I have to agree that if the insulin was being held it warrents a call to the doctor for the order. If you just held for a while to see how much he ate and he ate his meal then of course give it. But if for any reason you hold it with the intention of not giving it at all it has to be called, regardless of the time. That doctor is a doctor and the calls at odd hours are part of the bargain they signed on for.

Dont ever be afraid to call a doctor.

Specializes in Intensive Care and Cardiology.

I would have called the doctor and explained the situation before holding the insulin. I would have also asked the patient what they normally do at home in regards to their insulin. I'm sure this isn't the first time they have ever felt nauseated.

Specializes in Rehab, Med Surg, Home Care.

This has happened to me more than once. I hava always called the MD; generally they order me to give half the indicated dose of insulin and usually this works out very well. The glucose level will be moderately controlled without bottoming out. I also ask for a follow-up plan so I am not re-calling every couple of hours. For instance, when to recheck glucose, when to cover (if not the routine time) and when MD needs to be called.
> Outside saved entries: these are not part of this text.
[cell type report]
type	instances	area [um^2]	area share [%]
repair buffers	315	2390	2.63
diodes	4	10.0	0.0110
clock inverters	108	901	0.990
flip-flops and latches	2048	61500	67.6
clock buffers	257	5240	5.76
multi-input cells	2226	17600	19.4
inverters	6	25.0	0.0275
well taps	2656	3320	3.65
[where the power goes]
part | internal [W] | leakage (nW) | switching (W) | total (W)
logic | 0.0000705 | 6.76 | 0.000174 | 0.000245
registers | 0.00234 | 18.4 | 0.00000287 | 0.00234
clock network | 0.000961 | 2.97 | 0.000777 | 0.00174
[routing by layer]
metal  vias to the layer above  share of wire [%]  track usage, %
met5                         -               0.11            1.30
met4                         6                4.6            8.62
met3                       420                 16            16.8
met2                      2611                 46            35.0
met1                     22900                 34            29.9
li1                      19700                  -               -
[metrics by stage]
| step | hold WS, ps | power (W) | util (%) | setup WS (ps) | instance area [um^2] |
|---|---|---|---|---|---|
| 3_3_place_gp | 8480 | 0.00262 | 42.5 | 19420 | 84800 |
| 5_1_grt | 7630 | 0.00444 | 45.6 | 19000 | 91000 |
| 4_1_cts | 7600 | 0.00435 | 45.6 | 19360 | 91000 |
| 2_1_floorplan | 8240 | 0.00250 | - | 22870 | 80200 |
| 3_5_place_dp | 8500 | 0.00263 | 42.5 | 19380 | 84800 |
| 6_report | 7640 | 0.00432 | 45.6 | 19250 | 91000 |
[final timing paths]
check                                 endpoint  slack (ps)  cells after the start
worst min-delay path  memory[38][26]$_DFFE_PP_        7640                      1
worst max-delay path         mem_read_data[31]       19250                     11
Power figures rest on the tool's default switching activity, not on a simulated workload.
===== flow/design.v =====
`timescale 1ns / 1ps
module Register_File(ReadSelect1, ReadSelect2, WriteSelect, WriteData, WriteEnable, ReadData1, ReadData2, clk, rst);
    parameter BITSIZE = 32;
    parameter REGSIZE = 32;
    input [$clog2(REGSIZE)-1:0] ReadSelect1, ReadSelect2, WriteSelect;  
    input [BITSIZE-1:0] WriteData;                                      
    input WriteEnable;                                                  
    output reg [BITSIZE-1:0] ReadData1, ReadData2;                      
    input clk, rst;                                                     
    reg [BITSIZE-1:0] reg_file [REGSIZE-1:0];    
    initial
    begin
        reg_file[0] = 32'b0;  
    end
    integer i;  
    always @(ReadSelect1, reg_file[ReadSelect1])
        begin
            ReadData1 = reg_file[ReadSelect1];
        end
    always @(ReadSelect2, reg_file[ReadSelect2])
        begin
            ReadData2 = reg_file[ReadSelect2];
        end
    always @(posedge clk)
        begin
            if (rst)
                for (i=0; i<REGSIZE; i=i+1) reg_file[i] <= 32'b0;  
            else
            begin
                if (WriteEnable && WriteSelect != 0)
                    reg_file[WriteSelect] <= WriteData;  
            end
        end
endmodule
--- flow/run.sh ---
#!/bin/bash
# OpenROAD 26Q1-2900-gdf79404cd8, Yosys 0.63+post, stock flow scripts
make -C /OpenROAD-flow-scripts/flow DESIGN_CONFIG=/design/flow/config.mk WORK_HOME=/design/flow/orfs finish
--- flow/config.mk ---
export PLATFORM = sky130hd
export DESIGN_NAME = Instruction_Memory
export DESIGN_NICKNAME = Instruction_Memory
export VERILOG_FILES = /design/flow/design.v
export SDC_FILE = /design/flow/constraint.sdc
export NUM_CORES = 4
export LEC_CHECK = 1
export CORE_AREA = 10 10 70 70
export DIE_AREA = 0 0 80 80
--- flow/constraint.sdc ---
current_design Instruction_Memory

set clk_period 1.6
set clk_io_pct 0.2

create_clock -name clk0 -period $clk_period

set non_clock_inputs [all_inputs -no_clocks]
set_input_delay [expr $clk_period * $clk_io_pct] -clock clk0 $non_clock_inputs
set_output_delay [expr $clk_period * $clk_io_pct] -clock clk0 [all_outputs]
--- flow/design.v ---
`timescale 1ns / 1ps
module Instruction_Memory #(
  parameter BITSIZE = 32,       
  parameter REGSIZE = 32        
)(
  input [REGSIZE-1:0] Address,       
  output reg [BITSIZE-1:0] ReadData1  
);
  reg [BITSIZE-1:0] memory_file [0:REGSIZE-1];
  always @(Address, memory_file[Address]) begin
    ReadData1 = memory_file[Address];
  end
  integer i;
  initial begin
    for (i = 0; i < REGSIZE; i = i + 1) begin
      memory_file[i] = 32'b0;
    end
    memory_file[0]  = 32'h00007033;  
    memory_file[1]  = 32'h00100093;  
    memory_file[2]  = 32'h00200113;  
    memory_file[3]  = 32'h00308193;  
    memory_file[4]  = 32'h00408213;  
    memory_file[5]  = 32'h00510293;  
    memory_file[6]  = 32'h00610313;  
    memory_file[7]  = 32'h00718393;  
    memory_file[8]  = 32'h00208433;  
    memory_file[9]  = 32'h404404b3;  
    memory_file[10] = 32'h00317533;  
    memory_file[11] = 32'h0041e5b3;  
    memory_file[12] = 32'h0041a633;  
    memory_file[13] = 32'h007346b3;  
    memory_file[14] = 32'h000002b7;  
    memory_file[15] = 32'h00028293;  
    memory_file[16] = 32'h4d34f713;  
    memory_file[17] = 32'h8d35e793;  
    memory_file[18] = 32'h4d26a813;  
    memory_file[19] = 32'h4d244893;  
  end
endmodule
==> COMMIT_EDITMSG <==
Add synthesis and place-and-route results

- Max-slew check failures listed in the final report amount to 0.
- The worst setup path is captured at an output pin.
* Share of cells above drive strength 1: 61.8%
- The share of total power dissipated in combinational logic is 100.0%.
- Clock buffers: 0
- Final cell count without fillers: 190
* Type of the worst setup path: input port to output pin
* Die height: 80 um
- Time the final worst path needs with I/O delays and setup: 1560 ps
- After routing the design area is 1320 um^2.
- Clk network pwr share: 0%
- DIE WIDTH: 80 um
- Yosys mapped the design onto 31 distinct sky130hd cell types.
- Crit path DRT: 1280 ps
* Average wire length per cell after detail routing: 13.2 um
- The synthesized instance count is 86.
* Count of flip-flops and latches: 0
- Residual DRC: 0
- Number of nets with antenna violations after routing: 0
- Entering global routing, the biggest net connects 12 pins.
- Port Buffers: 30
- Drt first pass iters: 3
- Number of antenna violations at the first check in global routing: 0
- OpenROAD emitted warnings numbering 67.
- Diode insertion count for antenna repair: 0
- Across the run, the number of max-cap violations was 0.
* GR Overflow Total: 0
* Max FO, Critical Path: 4
- In this run, flip-flops and latches consume 0% of the power.
- According to the floorplan report, the placeable core area is 3420 um^2.
- Buffers inserted to repair hold after CTS numbered 0.
- The detailed placer reported the number of placed instances as 173.
* Boundary Pins: 64
- Via count of the first global-routing pass: 839
- Final Cycle Share: 97.6%
* Routability-driven placement congestion ratio: 0.912
* VDD IR-drop max: 0.000152 V
- Warnings, synthesis: 1
- Switching power: 0.130 mW
* Overall routed net length: 2.50 mm
- Final total power: 0.306 mW
- Syn avg cell area: 7.33 um^2
* Kind of start point of the critical path: input port
- Floorplan utilization: 18.5%
- For reference, the final report shows the hold violation count at 0.
- Cell internal power was estimated by the tool at 0.177 mW.
- Across all layers, the routed design uses 763 vias.
- Tightest Hold Check Type: input port to output pin
* Number of failing setup endpoints in the final timing report: 0
- Worst path cell trace: buf_8 -> clkinv_8 -> ha_4 -> buf_6 -> buf_4 -> and2_4 -> nand2b_4 -> buf_2
- In this run switching power makes up 42.4% of total power.
- Total die size: 6400 um^2
- Initial drt markers: 10
- The placement stage leaves a total instance area of 1030 um^2.
- The top cell types in the final layout, fill and taps aside, are 31 x sky130_fd_sc_hd__buf_4, 12 x sky130_fd_sc_hd__dlygate4sd2_1, 11 x sky130_fd_sc_hd__buf_6.
- Counting both buffers and inverters, the worst setup path holds a total of 5.
- The OpenROAD report gives the critical path a data arrival time of 1240 ps.
- Post-detail-place hpwl: 1.77 mm
- Post-synthesis instance area: 631 um^2
* CP peak stage delay: 160 ps
- Count of filler cells inserted in the layout: 351
- Static timing analysis puts the maximum clock frequency at 640 MHz.
- In this run the layout overhead on the synthesized area is reported as 109%.
* Status: complete, no violations
* Reg area: 0 um^2
* Total cell area reported by yosys after synthesis: 631 um^2
- Floorplan row count: 21
* Most numerous logic cell after layout: sky130_fd_sc_hd__buf_4
* Leakage power of the design: 0.629 nW
- Comb gate area: 653 um^2
- Yosys Instances: 86
* P per Cell Area: 232 nW/um^2
* Cell with the largest stage delay on the worst path: sky130_fd_sc_hd__ha_4
- Final Util: 38.6%
- Total global-route track usage over all layers is 7.50%.
* Sequential-to-total area share from yosys stat: 0%
- First-pass GRT wire length: 4.09 mm
- Among cell families on the critical path, the largest total delay comes from buffers and inverters.
- After detailed routing, the number of vias per cell comes to 4.02.
## repair_timing
action,4_1_cts,5_1_grt
resized,112,17
pin swaps,13,6
setup endpoints to repair,25,9
setup buffers,17,4
## final timing paths
check | from | end | slack (ps) | cells past startpoint
hold / removal | Address[2] | ReadData1[12] | 1020 | 4
setup / recovery | Address[1] | ReadData1[16] | 40 | 8
## kinds of logic (layout without fill, tap and decap cells)
family          count (synthesis)  after routing  share of synthesized area (%)
fa+ha+maj                      10             10                           19.6
buf+inv                        21             73                           25.0
xor+xnor                        1              1                           1.39
other cells                     1              7                          0.595
compound gates                 26             26                           26.8
simple gates                   26             26                           25.0
mux                             1              1                           1.59
## through the flow
stage | hold slack (ps) | worst slack, ps | TNS [ps]
after CTS | 1090 | -1.11 | -1.11
after floorplan | 667 | 174 | 0
after global placement | 1690 | -766 | -15810
after global routing | 1040 | -2.92 | -2.92
after detailed placement | 1700 | -772 | -16040
final | 1020 | 38.3 | 0
## routing by layer
layer	track usage, %	share of wire [%]	vias up
li1	-	-	393
met3	1.93	6.5	0
met4	0.352	0	0
met1	10.5	49	347
met5	0	0	-
met2	11.7	44	23
## power by group through the flow
| stage | registers, mW | clock network (mW) | logic (mW) |
|---|---|---|---|
| after CTS | 0 | 0 | 0.293 |
| after global routing | 0 | 0 | 0.337 |
| final | 0 | 0 | 0.306 |
## cells in the mapped netlist
cell type                    n  area [um^2]
sky130_fd_sc_hd__nor3b_4     1         18.8
sky130_fd_sc_hd__a21oi_1     8         40.0
sky130_fd_sc_hd__nand2_1     6         22.5
sky130_fd_sc_hd__o21ai_1     4         20.0
sky130_fd_sc_hd__nor2b_2     1         8.76
sky130_fd_sc_hd__nor2b_1     2         12.5
sky130_fd_sc_hd__and2_4      1         8.76
sky130_fd_sc_hd__o22ai_2     1         12.5
sky130_fd_sc_hd__o2bb2ai_1   1         8.76
sky130_fd_sc_hd__conb_1      1         3.75
sky130_fd_sc_hd__o31ai_1     1         7.51
sky130_fd_sc_hd__buf_6       4         45.0
sky130_fd_sc_hd__buf_4      13         97.6
sky130_fd_sc_hd__o21bai_1    1         7.51
sky130_fd_sc_hd__and3_1      1         6.26
sky130_fd_sc_hd__a211o_1     2         17.5
sky130_fd_sc_hd__inv_1       4         15.0
sky130_fd_sc_hd__nand3_2     1         10.0
sky130_fd_sc_hd__nand2b_1    3         18.8
sky130_fd_sc_hd__xor2_1      1         8.76
sky130_fd_sc_hd__o21a_1      2         15.0
sky130_fd_sc_hd__nand2_2     1         6.26
sky130_fd_sc_hd__nand2b_2    1         8.76
sky130_fd_sc_hd__o22ai_1     4         25.0
sky130_fd_sc_hd__maj3_2      1         11.3
sky130_fd_sc_hd__mux2i_1     1         10.0
sky130_fd_sc_hd__or2_1       1         6.26
sky130_fd_sc_hd__ha_1        9          113
sky130_fd_sc_hd__a22oi_1     2         15.0
sky130_fd_sc_hd__nor2_1      6         22.5
sky130_fd_sc_hd__nand3b_1    1         7.51
## cell type report
| type | count | share of cell area, % |
|---|---|---|
| inverters | 4 | 2.46 |
| multi-input cells | 71 | 49.5 |
| well taps | 46 | 4.36 |
| repair buffers | 69 | 43.7 |
Power and IR drop assume default switching activity.
## design/flow/design.v

```verilog
module Multiply(
    src1_i,
    src2_i,
    sum_o
    );
input  [32-1:0]  src1_i;
input  [32-1:0]	 src2_i;
output [32-1:0]  sum_o;
wire   [64-1:0]	 sum_temp;
wire   [32-1:0]  sum_o;
assign sum_temp = src1_i * src2_i;
assign sum_o = sum_temp[32-1:0];
endmodule
```

## design/flow/run.sh

```bash
#!/bin/bash
# OpenROAD 26Q1-2900-gdf79404cd8, Yosys 0.63+post, stock flow scripts
make -C /OpenROAD-flow-scripts/flow DESIGN_CONFIG=/design/flow/config.mk WORK_HOME=/design/flow/orfs finish
```

## design/flow/config.mk

```make
export PLATFORM = sky130hd
export DESIGN_NAME = Multiply
export DESIGN_NICKNAME = Multiply
export VERILOG_FILES = /design/flow/design.v
export SDC_FILE = /design/flow/constraint.sdc
export NUM_CORES = 4
export LEC_CHECK = 1
export CORE_UTILIZATION = 40
```

## design/flow/constraint.sdc

```tcl
current_design Multiply

set clk_period 17.3
set clk_io_pct 0.2

create_clock -name clk0 -period $clk_period

set non_clock_inputs [all_inputs -no_clocks]
set_input_delay [expr $clk_period * $clk_io_pct] -clock clk0 $non_clock_inputs
set_output_delay [expr $clk_period * $clk_io_pct] -clock clk0 [all_outputs]
```

==> flow_summary.yaml <==
# physical design summary
drt:
  num_vias: 11230
  drtPass1Iterations: 5
  drc: 0
  ant_nets: 0
  drt-initial-drc-count: 367
  wire_per_inst_um: 17.73
  routed_via_density: 4.899
  n_antenna_cell: 0
  wl_um: 40630
sta:
  max-slew-margin-rel_pct: 50.43
  hold_viol: 0
  fin_crit_sh_pct: 84.71
  max_freq_mhz: 68.24
  setup_violations: 0
  rsz0062_at_grt: "no"
  worst_pin_slew_ps: 741.2
  drv_slew: 0
  fin_ws_ps: 2645
  min_period_ps: 14660
  fin_tns_setup_ps: 0
logic_synthesis:
  ys_cells: 1726
  syn-instance-count: 1726
  ys_area_um2: 15920
  topCellsByArea: "fa_1, and2_1, ha_1"
  ys_sh_adder_pct: 60.98
  xor_share_pct: 4.425
  top_area_share_pct: 51.31
  ys_seq_share_pct: 0
  yosysWarnings: 0
  avgSynthCellArea_um2: 9.222
  compound_area_share_pct: 4.009
  synthMuxAreaShare_pct: 0.06288
  ys_types: 56
  syn-cell-area_um2: 15920
  top_logic_kind: "adder cells"
  yosysTopAreaCell: "fa_1"
  common_cells: "fa_1, and2_1, inv_1"
  simple_gate_area_share_pct: 20.07
  most_common_cell: "fa_1"
place:
  dp_slack_ps: 2680
  numPortBuffers: 96
  hpwl_um: 33300
  gp_congestion: 0.9304
worst_setup_path:
  end_kind: "output port"
  worstPathArrival_ps: 11200
  required_ps: 13840
  startpoint_type: "input pin"
  path_max_fanout: 18
  worst-setup-path-type: "input pin to output port"
status:
  status: "complete, no violations"
floorplanning:
  fp_util_pct: 40.90
  num_io_pins: 96
  rows: 72
  core-area_um2: 38920
  die-height_um: 201.5
  die_area_um2: 40600
  die_w_um: 201.5
cts:
  holdBufCountCts: 0
  post_cts_buffers: 0
  cts_resized: 0
cells_and_area:
  num-clock-buffers: 0
  drive_above_1_share_pct: 2.537
  nFillCells: 3789
  flops: 0
  area_delta_synth_final_pct: 9.770
  seq_area_um2: 0
  comb_area_um2: 14250
grt:
  antenna_found_initial: 0
  grt_max_degree: 33
  grt_use_total_pct: 22.82
  grt_pass1_wl_um: 67440
  grt-ovfl-total: 0
  grt_pass1_vias: 12250
flow_run:
  warnings: 32
  maxCapViolCount: 0
worst_hold_path:
  whs_path_depth: 4
  hold_path_class: "input pin to output port"
  whs_endpoint: "sum_o[0]"
  hold_start: "src1_i[0]"
-- through the flow --
| stage | std cells | utilization [%] | instance area, µm² | hold slack (ps) |
|---|---|---|---|---|
| 6_report | 2292 | 44.90 | 17470 | 8165 |
| 4_1_cts | 2292 | 44.90 | 17470 | 8164 |
| 5_1_grt | 2292 | 44.90 | 17470 | 8230 |
| 3_3_place_gp | 2292 | 44.90 | 17470 | 8151 |
| 2_1_floorplan | 1726 | - | 15920 | 6997 |
| 3_5_place_dp | 2292 | 44.90 | 17470 | 8163 |
-- worst max-delay path, cell delays in order --
cell and delay (ps):
clkdlybuf4s50_1 740, and2_1 350, fa_1 480, inv_1 50, fa_1 490, fa_1 440
fa_1 540, inv_1 50, fa_1 500, inv_1 50, fa_1 520, inv_1 40
fa_1 490, fa_1 410, ha_1 400, nand4_2 180, a2111oi_2 340, o2111ai_1 260
a31oi_2 470, o221ai_2 190, mux2i_1 150, o211ai_1 100, clkdlybuf4s50_1 490
-- kinds of logic after synthesis --
logic type	after synthesis
mux	1
buf+inv	443
simple gates	585
compound gates	88
fa+ha+maj	531
xor+xnor	78
-- worst max-delay path by stage --
stage / start / to / cells after the start
5_1_grt: src1_i[14] / sum_o[29] / 23
4_1_cts: src1_i[14] / sum_o[29] / 23
6_report: src1_i[14] / sum_o[29] / 23
-- placed cells by master, fill, tap and decap left out, types with 3 or more instances in the layout --
cell type,synthesis,layout
fa_1,408,408
and2_1,368,368
inv_1,361,361
nand2_1,170,170
ha_1,123,123
clkdlybuf4s50_1,0,96
xnor2_1,61,61
buf_4,0,34
a21oi_1,21,21
nor2_1,18,18
xor2_1,15,15
a21o_1,11,11
nand3_1,10,10
o21ai_0,8,8
a211oi_1,4,4
o21ai_1,4,4
o21a_1,4,4
o211ai_1,4,4
nor2b_1,3,3
a21boi_1,3,3
o21bai_1,3,3
a31oi_1,3,3
-- final cells by class --
cell class / count / area share (%)
inverter: 361 / 7.755
multi-input combinational: 1283 / 81.58
timing repair buffer: 130 / 6.960
tap: 518 / 3.709
-- metal layers --
layer / global-route usage, % / wire length (µm) / up-vias / share of wire, %
met2: 33.89 / 18450 / 376 / 45
met1: 33.50 / 17410 / 5677 / 43
li1: - / - / 5143 / -
met3: 9.606 / 4125 / 32 / 10
met4: 3.193 / 641 / 0 / 1.6
met5: 0 / 0 / - / 0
Specializes in Tele, Renal, ICU, CIU, ER, Home Health..

This is a great learning experience! It's also a great opportunity for patient teaching. Many diabetics do not understand sick day management for their diabetes. If they are sick and not eating, they hold their diabetic meds. The stress/illness causes their BG rise regardless of oral intake. Many, if not all of the DKA admits to the hospital are caused by some sort of infection to begin with.

As for holding insulin (or any medication). Check your hospital policy and procedures. Most will state that the MD must be notified if no previous parameters were given.

I work nights, and the day nurse had given 40 units of 70/30 for a BS of around 250 before dinner. Needless to say about 2 hours into my shift I was called to the room to find an unresponsive patient who would only read LOW for her BS! I really felt like the day nurse should have questioned #1 if the resident was going to eat dinner (which she didn't or very little of) and #2 if that much insulin was really needed. Gave me a good adrenaline rush anyway!